Fr Andrew Hamilton SJ 11 August 2022

Social Justice Sunday emphasises the importance of relationships in a world that helps human beings to flourish.

Social Justice Sunday is celebrated this year in Australian Catholic Churches on 28 August. It complements the United Nations Day for Social Justice in February. The theme of the latter is to encourage formal employment. This is based on a contract that gives security to employees, a just wage, and protection under the law. The hazards involved in casual and part-time employment have been evident in Australia during the Covid epidemic. The insecurity and low pay workers in aged homes and the health service contributed to the spread of the virus and deaths in homes for the aged.

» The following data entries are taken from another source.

`src/rtl/ifetch_if.sv`:
```
`default_nettype none
// ============================================================================
// ifetch_if : instruction-memory read bus (req/ack, 64-bit slots)  | rev 1.0
// ============================================================================
interface ifetch_if #(
   parameter int ADDR_W = 16
);
   logic              imem_req;
   logic [ADDR_W-1:0] imem_addr;
   logic              imem_ack;
   logic [63:0]       imem_rdata;

   modport master (
      output imem_req,
      output imem_addr,
      input  imem_ack,
      input  imem_rdata
   );

   modport slave (
      input  imem_req,
      input  imem_addr,
      output imem_ack,
      output imem_rdata
   );
endinterface

`default_nettype wire

```
`src/rtl/ifetch.sv`:
```
`default_nettype none
// ============================================================================
// ifetch : eBPF fetch stage, one- or two-slot (lddw) instruction assembly | rev 1.0
// ============================================================================
module ifetch #(
   parameter int          ADDR_W  = 16,
   parameter logic [7:0]  LDDW_OP = 8'h18
) (
   input  wire logic              clk,
   input  wire logic              nrst,
   ifetch_if.master               imem,
   input  wire logic              fetch_req,
   input  wire logic              pc_load,
   input  wire logic [ADDR_W-1:0] pc_load_val,
   output logic [63:0]            ir_out,
   output logic                   ir_load,
   output logic [31:0]            imm_hi,
   output logic                   wide,
   output logic                   ill_wide,
   output logic                   busy,
   output logic [ADDR_W-1:0]      pc
);

   typedef enum logic [1:0] {
      S_IDLE  = 2'd0,
      S_WAIT1 = 2'd1,
      S_WAIT2 = 2'd2
   } state_t;

   state_t            state_q,   state_d;
   logic [ADDR_W-1:0] pc_q,      pc_d;
   logic [ADDR_W-1:0] addr_q,    addr_d;
   logic              req_q,     req_d;
   logic [63:0]       ir_q,      ir_d;
   logic [31:0]       imm_hi_q,  imm_hi_d;
   logic              wide_q,    wide_d;
   logic              ill_q,     ill_d;
   logic              ir_load_q, ir_load_d;

   always_comb begin
      state_d   = state_q;
      pc_d      = pc_q;
      addr_d    = addr_q;
      req_d     = req_q;
      ir_d      = ir_q;
      imm_hi_d  = imm_hi_q;
      wide_d    = wide_q;
      ill_d     = ill_q;
      ir_load_d = 1'b0;

      case (state_q)
         S_IDLE: begin
            if (pc_load) pc_d = pc_load_val;
            if (fetch_req) begin
               addr_d  = pc_load ? pc_load_val : pc_q;
               req_d   = 1'b1;
               state_d = S_WAIT1;
            end
         end
         S_WAIT1: begin
            if (imem.imem_ack) begin
               ir_d = imem.imem_rdata;
               if (imem.imem_rdata[7:0] != LDDW_OP) begin
                  ir_load_d = 1'b1;
                  wide_d    = 1'b0;
                  imm_hi_d  = 32'h0;
                  ill_d     = 1'b0;
                  pc_d      = pc_q + ADDR_W'(1);
                  req_d     = 1'b0;
                  state_d   = S_IDLE;
               end else begin
                  // pc still points at the first slot; second slot follows it (wraps at top)
                  addr_d  = pc_q + ADDR_W'(1);
                  state_d = S_WAIT2;
               end
            end
         end
         S_WAIT2: begin
            if (imem.imem_ack) begin
               imm_hi_d  = imem.imem_rdata[63:32];
               ill_d     = (imem.imem_rdata[7:0] != 8'h00);
               wide_d    = 1'b1;
               ir_load_d = 1'b1;
               pc_d      = pc_q + ADDR_W'(2);
               req_d     = 1'b0;
               state_d   = S_IDLE;
            end
         end
         default: begin
            state_d = S_IDLE;
            req_d   = 1'b0;
         end
      endcase
   end

   always_ff @(posedge clk) begin
      if (!nrst) begin
         state_q   <= S_IDLE;
         pc_q      <= '0;
         addr_q    <= '0;
         req_q     <= 1'b0;
         ir_q      <= 64'h0;
         imm_hi_q  <= 32'h0;
         wide_q    <= 1'b0;
         ill_q     <= 1'b0;
         ir_load_q <= 1'b0;
      end else begin
         state_q   <= state_d;
         pc_q      <= pc_d;
         addr_q    <= addr_d;
         req_q     <= req_d;
         ir_q      <= ir_d;
         imm_hi_q  <= imm_hi_d;
         wide_q    <= wide_d;
         ill_q     <= ill_d;
         ir_load_q <= ir_load_d;
      end
   end

   assign imem.imem_req  = req_q;
   assign imem.imem_addr = addr_q;
   assign ir_out         = ir_q;
   assign ir_load        = ir_load_q;
   assign imm_hi         = imm_hi_q;
   assign wide           = wide_q;
   assign ill_wide       = ill_q;
   assign busy           = (state_q != S_IDLE);
   assign pc             = pc_q;

endmodule

`default_nettype wire
```
`src/flat_wrapper.sv`:
```
// flat-port wrapper written by rule: the top's interface ports become plain ports
module ifetch_flat 
#(
   parameter int          ADDR_W  = 16,
   parameter logic [7:0]  LDDW_OP = 8'h18
)
  (clk, nrst, fetch_req, pc_load, pc_load_val, ir_out, ir_load, imm_hi, wide, ill_wide, busy, pc, imem_imem_req, imem_imem_addr, imem_imem_ack, imem_imem_rdata);
  ifetch_if #(.ADDR_W(ADDR_W)) imem_i ();
  input  wire logic clk;
  input  wire logic nrst;
  input  wire logic fetch_req;
  input  wire logic pc_load;
  input  wire logic [ADDR_W-1:0] pc_load_val;
  output logic [63:0] ir_out;
  output logic ir_load;
  output logic [31:0] imm_hi;
  output logic wide;
  output logic ill_wide;
  output logic busy;
  output logic [ADDR_W-1:0] pc;
  output wire logic [$bits(imem_i.imem_req)-1:0] imem_imem_req;
  output wire logic [$bits(imem_i.imem_addr)-1:0] imem_imem_addr;
  input wire logic [$bits(imem_i.imem_ack)-1:0] imem_imem_ack;
  input wire logic [$bits(imem_i.imem_rdata)-1:0] imem_imem_rdata;
  assign imem_imem_req = imem_i.imem_req;
  assign imem_imem_addr = imem_i.imem_addr;
  assign imem_i.imem_ack = imem_imem_ack;
  assign imem_i.imem_rdata = imem_imem_rdata;
  ifetch #(.ADDR_W(ADDR_W), .LDDW_OP(LDDW_OP)) u_core (.clk(clk), .nrst(nrst), .imem(imem_i), .fetch_req(fetch_req), .pc_load(pc_load), .pc_load_val(pc_load_val), .ir_out(ir_out), .ir_load(ir_load), .imm_hi(imm_hi), .wide(wide), .ill_wide(ill_wide), .busy(busy), .pc(pc));
endmodule
```
`config.mk`:
```
export PLATFORM = sky130hd
export DESIGN_NAME = ifetch_flat
export DESIGN_NICKNAME = d
export VERILOG_FILES = /design/src/rtl/ifetch_if.sv /design/src/rtl/ifetch.sv /design/src/flat_wrapper.sv
export SDC_FILE = /design/constraint.sdc
export NUM_CORES = 1
export LEC_CHECK = 0
export ABC_AREA = 1
export CORE_ASPECT_RATIO = 1.25
export CORE_MARGIN = 2
export CORE_UTILIZATION = 45
export CTS_CLUSTER_SIZE = 24
export DETAILED_ROUTE_END_ITERATION = 16
export HOLD_SLACK_MARGIN = 0.05
export PLACE_DENSITY = 0.79
export SLEW_MARGIN = 20
export SYNTH_ARGS = -nofsm -noshare
export SYNTH_HDL_FRONTEND = slang
export SYNTH_SLANG_ARGS = --single-unit
export TNS_END_PERCENT = 5
```
`constraint.sdc`:
```
create_clock -name clk -period 2.2 [get_ports clk]
set_input_delay 0.44 -clock clk [delete_from_list [all_inputs] [get_ports clk]]
set_output_delay 0.44 -clock clk [all_outputs]
set_load 0.02 [all_outputs]
```
After elaboration in Yosys (flattened, before gate mapping):

Cells that the tools add are included.

* add/subtract/negate cells: 2
* equality and inequality tests: 8
* muxes and demuxes: 31
* reductions and logical operators: 12

Operator list (count)
* $mux 16: 7
* $mux 32: 3
* $pmux 32 s2: 1
* $pmux 16 s3: 1
* $pmux 16 s2: 1
* $add 16x1->16 const B: 1
* $add 16x2->16 const B: 1
* $reduce_and 4->1: 4
* $mux 1: 9
* $mux 2: 4
* $ne 2x2->1 const B: 4
* $ne 8x5->1 const B: 1
* $reduce_bool 8->1: 1
* $pmux 1 s2: 3
* $pmux 2 s3: 1
* $reduce_bool 2->1: 3
* $pmux 1 s3: 1
* $reduce_and 3->1: 1
* $reduce_bool 3->1: 1
* $eq 2x1->1 const B: 1
* $eq 2x2->1 const B: 1
* $logic_not 2->1: 1
* $ne 2x1->1 const B: 1
* $reduce_and 2->1: 1

* flip-flop bits (word level): 134
* input port bits: 85

Longest topological paths before layout:

* word-level depth: 4
* depth in mapped cells: 12

Least setup slack after synthesis:

OpenSTA, ideal clock, no wires.

* path type: reg2reg
* start point: register u_core.pc_q[2] (netlist: u_core.pc[2])
* end point: register u_core.pc_q[15] (netlist: u_core.pc[15])
* arrival time: 1.571 ns
* path slack: 0.495 ns
* cell stages (with the launch flop): 11
* cells stage by stage: dfxtp_1 -> ha_1 -> nand2_1 -> inv_1 -> nand2_1 -> nor2_1 -> nand3_1 -> nand3_1 -> nand3_1 -> nand2_1 -> a21oi_1

* cells in the longest elaborated chain, start to end: 4

Ends and longest elaborated chain
* from (decl): line ifetch.sv:31 `logic [ADDR_W-1:0] pc_q, pc_d;`
* from (signal assigned): line ifetch.sv:109 `pc_q <= pc_d;`
* $add 16x1->16: line ifetch.sv:68 `pc_d = pc_q + ADDR_W'(1);`
* $mux 16: line ifetch.sv:63 `if (imem.imem_rdata[7:0] != LDDW_OP) begin`
* $mux 16: line ifetch.sv:61 `if (imem.imem_ack) begin`
* $pmux 16 s3 *: line ifetch.sv:51 `case (state_q)`

Every way passes the cells marked *; elsewhere a longest branch is shown, timed or not. The select of a mux whose other input is x is not followed.
A chain may end at the register's enable or synchronous reset.

Worst setup path in the final report:

* start point: register u_core.pc_q[3] (netlist: u_core.pc[3])
* end point: output pc[3]

RTL lines
* to (decl): line flat_wrapper.sv:20 `output logic [ADDR_W-1:0] pc;`

No word-level cell between the ends.

==> summary.txt <==
Run status
  • Result of the run: completed

Worst setup path
  • CP bufs+invs: 1
  • Crit end category: output port
  • Worst flop-to-flop path endpoint: u_core.pc[4]
  • End point of the critical path: pc[3]
  • Critical Path Stages: 1
  • Cell depth of the worst flop-to-flop path: 10
  • Critical Path Source: u_core.pc[3]
  • Cell family with the largest share of critical-path delay: buffers and inverters
  • CP max-delay cell: sky130_fd_sc_hd__clkdlybuf4s50_1
  • Sort of element at the start of the critical path: flop
  • Critical path, cell by cell: clkdlybuf4s50_1
  • Type of the worst setup path: reg2out
  • Biggest cell delay along the critical path: 690 ps
  • Required time of the critical path: 1760 ps
  • Arrival time of the worst setup path: 1650 ps
  • Reg2reg setup slack: 280 ps
  • Reg2Reg Launch Point: u_core.state_q[0]
  • Critical Path Fanout Max: 10

Clock network
  • CTS root buffer: sky130_fd_sc_hd__clkbuf_16
  • Buffers from clock root to sink, at most: 2
  • CTS clk-pin slew, worst paths: 60 ps
  • Num CTS Buffers: 17
  • Count of clock tree sinks: 134
  • Setup fix buffers added after clock tree synthesis: 0
  • Clock tree from TritonCTS: yes
  • Worst skew pair latency: 410 ps
  • Depth of the CTS H-tree: 4

Drt
  • Routed length per placed instance: 16.1 um
  • Number of design-rule violations left by the first detailed-router iteration: 425
  • DRC violations left: 0
  • Wire length on met1: 8020 um
  • Pre-Repair DR Iteration Count: 5
  • Vias per cell: 5.30
  • Sum of met2 wire segment lengths after detailed routing: 9810 um
  • Routed wl met3: 1840 um
  • Count of antenna-violating nets left after detailed routing: 0
  • Uppermost layer routed: met4
  • Wirelength, routed: 20200 um
  • Vias: 6663

Yosys
  • Adder-cell share of the synthesized area: 1.45%
  • Synth Area in Simple Gates: 28.9%
  • Most used DFF post-synth: sky130_fd_sc_hd__dfxtp_1
  • Post-Syn Nets: 954
  • Gate count after technology mapping: 862
  • Post-synthesis mux area share: 0.166%
  • Sequential-to-total area share from yosys stat: 44.4%
  • Number of synthesized flops with an enable pin: 0
  • Warnings from Yosys: 0
  • Cell Area, Synth: 0.00604 mm^2
  • Average instance area after synthesis: 7.00 um^2
  • Register bit total from synthesis: 134
  • Combinational family with the most area after synthesis: simple AND/OR/NAND/NOR gates
  • Fraction of registers with async set/reset: 0%
  • Area fraction in compound gates after synthesis: 18.1%
  • Distinct cell type count of the synthesized netlist: 32
  • Post-synthesis share of cell area spent on xor and xnor gates: 0%

Global routing
  • Number of antenna violations at the first check in global routing: 0
  • Total congestion overflow after global routing: 0
  • Number of global-route vias before repair: 6062
  • All-layer global routing usage: 27.8%
  • Pin count of the biggest net entering global routing: 84
  • First-pass GRT wire length: 31600 um

STA
  • Peak Freq: 480 MHz
  • Relative slew margins: 49.8%
  • Final Slew Violations: 0
  • Total negative setup slack: 0 ps
  • Shortest period the worst path allows: 2090 ps
  • Setup repair after global routing missed its margin: false
  • Period utilisation layout: 94.8%
  • Final hold violations: 0
  • Final setup violation count: 0
  • Transition time at the pin with the least slew margin: 753 ps
  • Final setup skew: 9.26 ps

Flow run
  • Number of maximum-capacitance constraint violations: 0

Layout
  • Utilization after layout: 68.6%
  • Area growth syn-to-layout: 49.8%
  • Layout filler cell count: 1104
  • Antenna diode instance count: 0
  • Area of the multi-input gates: 0.00293 mm^2
  • Net total in the final layout: 1166
  • Sequential Area: 0.00268 mm^2
  • Layout cells sized above 1: 7.91%

Hold path
  • Class of the tightest hold or removal check: reg2reg
  • Depth of the worst hold-timing path: 2

Place
  • IO Port Bufs: 217
  • DP Wirelength: 14400 um
  • Placer congestion estimate: 0.935

Power
  • Static Leakage: 0.00350 uW
  • Post-layout total power: 11200 uW
  • Worst IR drop on VDD: 0.000711 V
  • Power Density: 1240 mW/mm^2

Floorplan
  • Effective utilization at floorplan: 45.8%
  • I/O Pins: 218
  • Row count: 47
  • Vertical die dimension: 134 um
  • Width of the chip: 108 um
  • Overall die area: 0.0144 mm^2
  • Core Area: 0.0132 mm^2
==> flip-flops by register name, indices dropped and copies added, names as in the netlist <==
signal / count
u_core.imem.imem_req: 1
u_core.pc: 16
u_core.imem.imem_addr: 16
u_core.state_q: 2
u_core.ill_wide: 1
u_core.ir_load: 1
u_core.imm_hi: 32
u_core.ir_out: 64
u_core.wide: 1
==> synth_stat cells (2+ instances only) <==
cell / count / area [um^2]
sky130_fd_sc_hd__buf_4: 7 / 52.6
sky130_fd_sc_hd__nor2_2: 8 / 50.1
sky130_fd_sc_hd__nor2_4: 5 / 56.3
sky130_fd_sc_hd__o21ai_1: 8 / 40.0
sky130_fd_sc_hd__inv_1: 45 / 169
sky130_fd_sc_hd__buf_2: 7 / 35.0
sky130_fd_sc_hd__nand3_1: 50 / 250
sky130_fd_sc_hd__dfxtp_1: 134 / 2680
sky130_fd_sc_hd__nand2_1: 166 / 623
sky130_fd_sc_hd__ha_1: 7 / 87.6
sky130_fd_sc_hd__nand4_1: 6 / 37.5
sky130_fd_sc_hd__nor2_1: 165 / 619
sky130_fd_sc_hd__nand3_2: 3 / 30.0
sky130_fd_sc_hd__a21oi_1: 91 / 455
sky130_fd_sc_hd__o21ai_0: 105 / 526
sky130_fd_sc_hd__clkbuf_1: 31 / 116
sky130_fd_sc_hd__nand2_2: 6 / 37.5
sky130_fd_sc_hd__buf_6: 3 / 33.8
sky130_fd_sc_hd__clkinv_1: 2 / 7.51
==> kinds of logic after synthesis <==
kind of cell,after synthesis
compound gates,212
buf+inv,97
simple gates,411
mux,1
flops,134
fa+ha+maj,7
==> final cells by class <==
cell class              instances  share of cell area [%]
well taps                     171                    2.37
inverters                      48                    1.99
flip-flops and latches        134                    29.7
clock buffers                  18                    4.75
repair buffers                242                    26.7
clock inverters                14                    2.08
multi-input cells             631                    32.4
==> how the worst min path moves through the flow <==
| stage | from | to | slack, ps |
|---|---|---|---|
| 2_1_floorplan | u_core.state_q[1] | u_core.state_q[1] | 520 |
| 3_3_place_gp | u_core.imm_hi[0] | u_core.imm_hi[0] | 450 |
| 3_5_place_dp | u_core.imm_hi[28] | u_core.imm_hi[28] | 450 |
| 4_1_cts | u_core.imm_hi[26] | u_core.imm_hi[26] | 460 |
| 5_1_grt | u_core.imm_hi[13] | u_core.imm_hi[13] | 470 |
| 6_report | u_core.imm_hi[26] | u_core.imm_hi[26] | 460 |
==> per-stage QoR <==
stage	worst slack [ps]	hold WS, ps	cells	area (um^2)
global placement	59.5	450	1226	8430
global route	50.7	471	1258	9040
CTS	100	463	1258	9040
finish	115	464	1258	9040
floorplan	495	520	862	6040
detailed placement	30.5	453	1226	8430
==> power by group <==
part	internal, uW	switching [uW]
registers	3000	493
logic	1990	2760
clock network	1820	1140
total	6810	4390
==> what timing repair did <==
| item | 4_1_cts | 5_1_grt |
|---|---|---|
| resized for setup | 1 | 0 |
| setup endpoints to repair | 1 | 0 |
| hold buffers | 0 | 0 |
==> cells in the final DEF (no fill, tap or decap) <==
cell / instances
sky130_fd_sc_hd__clkdlybuf4s50_1: 215
sky130_fd_sc_hd__nand2_1: 166
sky130_fd_sc_hd__nor2_1: 165
sky130_fd_sc_hd__dfxtp_1: 134
sky130_fd_sc_hd__o21ai_0: 105
sky130_fd_sc_hd__a21oi_1: 91
sky130_fd_sc_hd__nand3_1: 50
sky130_fd_sc_hd__inv_1: 45
sky130_fd_sc_hd__buf_4: 20
sky130_fd_sc_hd__clkbuf_16: 17
sky130_fd_sc_hd__o21ai_1: 8
sky130_fd_sc_hd__nor2_2: 8
sky130_fd_sc_hd__ha_1: 7
sky130_fd_sc_hd__nand2_2: 6
sky130_fd_sc_hd__nand4_1: 6
sky130_fd_sc_hd__nor2_4: 5
sky130_fd_sc_hd__inv_6: 5
sky130_fd_sc_hd__buf_12: 5
sky130_fd_sc_hd__nand3_2: 3
sky130_fd_sc_hd__clkinvlp_4: 3
sky130_fd_sc_hd__bufinv_16: 3
sky130_fd_sc_hd__inv_2: 2
sky130_fd_sc_hd__inv_8: 2
sky130_fd_sc_hd__nand4_4: 1
sky130_fd_sc_hd__a21oi_4: 1
sky130_fd_sc_hd__o21a_1: 1
sky130_fd_sc_hd__nand3_4: 1
sky130_fd_sc_hd__o21ai_2: 1
sky130_fd_sc_hd__clkinv_1: 1
sky130_fd_sc_hd__a21boi_0: 1
sky130_fd_sc_hd__o211ai_1: 1
sky130_fd_sc_hd__mux2i_1: 1
sky130_fd_sc_hd__a22oi_1: 1
sky130_fd_sc_hd__a211oi_1: 1
sky130_fd_sc_hd__a21oi_2: 1
sky130_fd_sc_hd__clkinv_4: 1
sky130_fd_sc_hd__clkbuf_1: 1
sky130_fd_sc_hd__buf_2: 1
sky130_fd_sc_hd__dlygate4sd2_1: 1
==> layer usage <==
| metal | vias up | track usage, % |
|---|---|---|
| met5 | - | 0 |
| met2 | 328 | 47.4 |
| met3 | 42 | 8.12 |
| met4 | 0 | 10.1 |
| met1 | 3046 | 33.0 |
| li1 | 3247 | - |
(Power assumes the default switching activity.)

Social Justice Sunday also has its theme. This year it focuses on violence, and especially violence within families. The day also invites us yearly to reflect more broadly on what a world would look like if it cared for all its people. It gives the central place to the dignity of each human being. To do this forbids us from treating individuals or groups of people as dispensable, as marbles to be counted, and so able to be disregarded when they stand in the way of other people’s interests.

Social Justice Sunday also emphasises the importance of relationships in a world that helps human beings to flourish. We depend on others for our life in this world, for our education and all the things that shape our work and our lifestyle. We have a corresponding responsibility to take into account the good of all our fellow human beings in our actions and in all our institutions.

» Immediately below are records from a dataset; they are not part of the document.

<file path="src/rtl/memb_pkg.sv">
// Shared types and helpers for the double-buffered B-operand memory.
package memb_pkg;

   typedef enum logic [1:0] {
      EMPTY   = 2'd0,
      FILLING = 2'd1,
      FULL    = 2'd2,
      READING = 2'd3
   } bank_state_t;

   typedef enum logic {
      IDLE   = 1'b0,
      STREAM = 1'b1
   } rd_state_t;

   // Stream cycles per matrix: the skewed diagonal needs 2*DIM-1 cycles to drain.
   function automatic int unsigned stream_len(input int unsigned dim, input bit skew_en);
      return skew_en ? (2 * dim - 1) : dim;
   endfunction

endpackage

</file>
<file path="src/rtl/memb_bank.sv">
// One DIM x DIM B bank: whole-row write, independent row select per column on read.
module memb_bank
   import memb_pkg::*;
#(
   parameter int unsigned BITS_AB = 8,
   parameter int unsigned DIM     = 8,
   parameter int unsigned ROWBITS = $clog2(DIM)
) (
   input  logic                     clk,
   input  logic                     we,
   input  logic [ROWBITS-1:0]       waddr,
   input  logic [DIM*BITS_AB-1:0]   wdata,
   input  logic [DIM*ROWBITS-1:0]   rrow,
   input  logic [DIM-1:0]           rzero,
   output logic [DIM*BITS_AB-1:0]   rdata_c
);

   // Contents are don't-care after reset, so the array carries no reset.
   logic [DIM*BITS_AB-1:0] mem [DIM];

   always_ff @(posedge clk) begin
      if (we) begin
         mem[waddr] <= wdata;
      end
   end

   // Column c reads element c of its own selected row, or zero padding.
   always_comb begin
      rdata_c = '0;
      for (int c = 0; c < DIM; c++) begin
         if (!rzero[c]) begin
            rdata_c[c*BITS_AB +: BITS_AB] = mem[rrow[c*ROWBITS +: ROWBITS]][c*BITS_AB +: BITS_AB];
         end
      end
   end

endmodule

</file>
<file path="src/rtl/memb_pingpong_skew.sv">
// Ping-pong B memory: fills one bank while the other streams, diagonally skewed,
// into the top edge of the systolic array.
module memb_pingpong_skew
   import memb_pkg::*;
#(
   parameter int unsigned BITS_AB = 8,
   parameter int unsigned DIM     = 8,
   parameter int unsigned SKEW_EN = 1,
   parameter int unsigned ROWBITS = $clog2(DIM)
) (
   input  logic                   clk,
   input  logic                   rst_n,
   input  logic                   wr_valid,
   output logic                   wr_ready,
   input  logic [DIM*BITS_AB-1:0] Bin,
   input  logic                   rd_en,
   output logic [DIM*BITS_AB-1:0] Bout,
   output logic                   bout_valid,
   output logic                   stream_last,
   output logic [1:0]             banks_full
);

   localparam int unsigned SLEN = stream_len(DIM, SKEW_EN != 0);
   localparam int unsigned CNTW = $clog2(2 * DIM);
   localparam int unsigned ROWW = DIM * BITS_AB;

   bank_state_t         bank_st   [2];
   bank_state_t         bank_st_n [2];
   rd_state_t           rd_st;
   logic                wr_bank;
   logic                rd_bank;
   logic [ROWBITS-1:0]  wr_row;
   logic [CNTW-1:0]     t;

   logic                accept;
   logic                wr_done;
   logic                adv;
   logic                fin;
   logic                start;
   logic                chain;
   logic                rd_other;
   logic                wr_bank_n;
   logic                wr_ready_d;
   logic [1:0]          banks_full_d;

   logic [DIM*ROWBITS-1:0] rd_row;
   logic [DIM-1:0]         rd_zero;
   logic [ROWW-1:0]        bank_rdata [2];
   logic [ROWW-1:0]        rd_data_c;

   // Handshake and stream events for this cycle.
   always_comb begin
      rd_other = ~rd_bank;
      accept   = wr_valid && wr_ready;
      wr_done  = accept && (wr_row == ROWBITS'(DIM - 1));
      adv      = (rd_st == STREAM) && rd_en;
      fin      = adv && (t == CNTW'(SLEN - 1));
      chain    = fin && (bank_st[rd_other] == FULL);
      start    = (rd_st == IDLE) && rd_en && (bank_st[rd_bank] == FULL);
   end

   // Bank lifecycle; the write bank only ever holds EMPTY/FILLING and the read
   // bank FULL/READING, so the two sides never update the same entry.
   always_comb begin
      bank_st_n = bank_st;
      if (accept) begin
         bank_st_n[wr_bank] = wr_done ? FULL : FILLING;
      end
      if (start) begin
         bank_st_n[rd_bank] = READING;
      end
      if (fin) begin
         bank_st_n[rd_bank] = EMPTY;
      end
      if (chain) begin
         bank_st_n[rd_other] = READING;
      end
   end

   // A bank freed this cycle is withheld from the writer for one more cycle.
   always_comb begin
      wr_bank_n  = wr_bank ^ wr_done;
      wr_ready_d = ((bank_st_n[wr_bank_n] == EMPTY) || (bank_st_n[wr_bank_n] == FILLING))
                   && !(fin && (rd_bank == wr_bank_n));
      banks_full_d[0] = (bank_st_n[0] == FULL);
      banks_full_d[1] = (bank_st_n[1] == FULL);
   end

   // Column c shows row t-c when skewed; out-of-range rows pad with zero.
   always_comb begin
      rd_row  = '0;
      rd_zero = '0;
      for (int c = 0; c < DIM; c++) begin
         if (SKEW_EN != 0) begin
            if ((CNTW'(c) > t) || ((t - CNTW'(c)) >= CNTW'(DIM))) begin
               rd_zero[c] = 1'b1;
            end else begin
               rd_row[c*ROWBITS +: ROWBITS] = ROWBITS'(t - CNTW'(c));
            end
         end else begin
            rd_row[c*ROWBITS +: ROWBITS] = ROWBITS'(t);
         end
      end
   end

   for (genvar b = 0; b < 2; b++) begin : g_bank
      memb_bank #(
         .BITS_AB (BITS_AB),
         .DIM     (DIM),
         .ROWBITS (ROWBITS)
      ) u_bank (
         .clk     (clk),
         .we      (accept && (wr_bank == 1'(b))),
         .waddr   (wr_row),
         .wdata   (Bin),
         .rrow    (rd_row),
         .rzero   (rd_zero),
         .rdata_c (bank_rdata[b])
      );
   end

   always_comb begin
      rd_data_c = bank_rdata[rd_bank];
   end

   // State, counters and registered outputs.
   always_ff @(posedge clk or negedge rst_n) begin
      if (!rst_n) begin
         bank_st[0]  <= EMPTY;
         bank_st[1]  <= EMPTY;
         rd_st       <= IDLE;
         wr_bank     <= 1'b0;
         rd_bank     <= 1'b0;
         wr_row      <= '0;
         t           <= '0;
         Bout        <= '0;
         bout_valid  <= 1'b0;
         stream_last <= 1'b0;
         wr_ready    <= 1'b1;
         banks_full  <= 2'b00;
      end else begin
         bank_st[0] <= bank_st_n[0];
         bank_st[1] <= bank_st_n[1];
         wr_bank    <= wr_bank_n;
         wr_ready   <= wr_ready_d;
         banks_full <= banks_full_d;

         if (accept) begin
            wr_row <= wr_done ? '0 : wr_row + 1'b1;
         end

         case (rd_st)
            IDLE: begin
               Bout        <= '0;
               bout_valid  <= 1'b0;
               stream_last <= 1'b0;
               if (start) begin
                  rd_st <= STREAM;
                  t     <= '0;
               end
            end
            STREAM: begin
               if (rd_en) begin
                  Bout        <= rd_data_c;
                  bout_valid  <= 1'b1;
                  stream_last <= fin;
                  if (fin) begin
                     t       <= '0;
                     rd_bank <= rd_other;
                     if (!chain) begin
                        rd_st <= IDLE;
                     end
                  end else begin
                     t <= t + 1'b1;
                  end
               end else begin
                  bout_valid  <= 1'b0;
                  stream_last <= 1'b0;
               end
            end
            default: begin
               rd_st <= IDLE;
            end
         endcase
      end
   end

endmodule

</file>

This commits us to reflect on our wealth, our lifestyle, our work, our investments and to ask how other people are affected by them. Our first task is simply to notice the patterns among the way in which we live, and to ask ourselves whether they reflect the way in which we want to relate to others. If we take every opportunity to travel by air for work and holidays, have investments in coal and gas, and hate greenies we might ask how this lifestyle and these attitudes respect the poor who will be most affected by climate change, and whether we might want to change it. Then we might ask how we can encourage in our society a serious response to climate change.

This attitude of taking responsibility for our society is opposed to a thin account of human life. This is one that emphasises individuals and their choices, believes that the central relationships between people are those that bring them together in the pursuit of individual wealth and satisfaction, and disregards any concern for the common good. It considers that the good of society is only achieved through the working of a free market composed of competitive individuals.

We need to commit ourselves to the message of Social Justice Sunday – to take into account the good of all our fellow human beings in our actions and in all our institutions.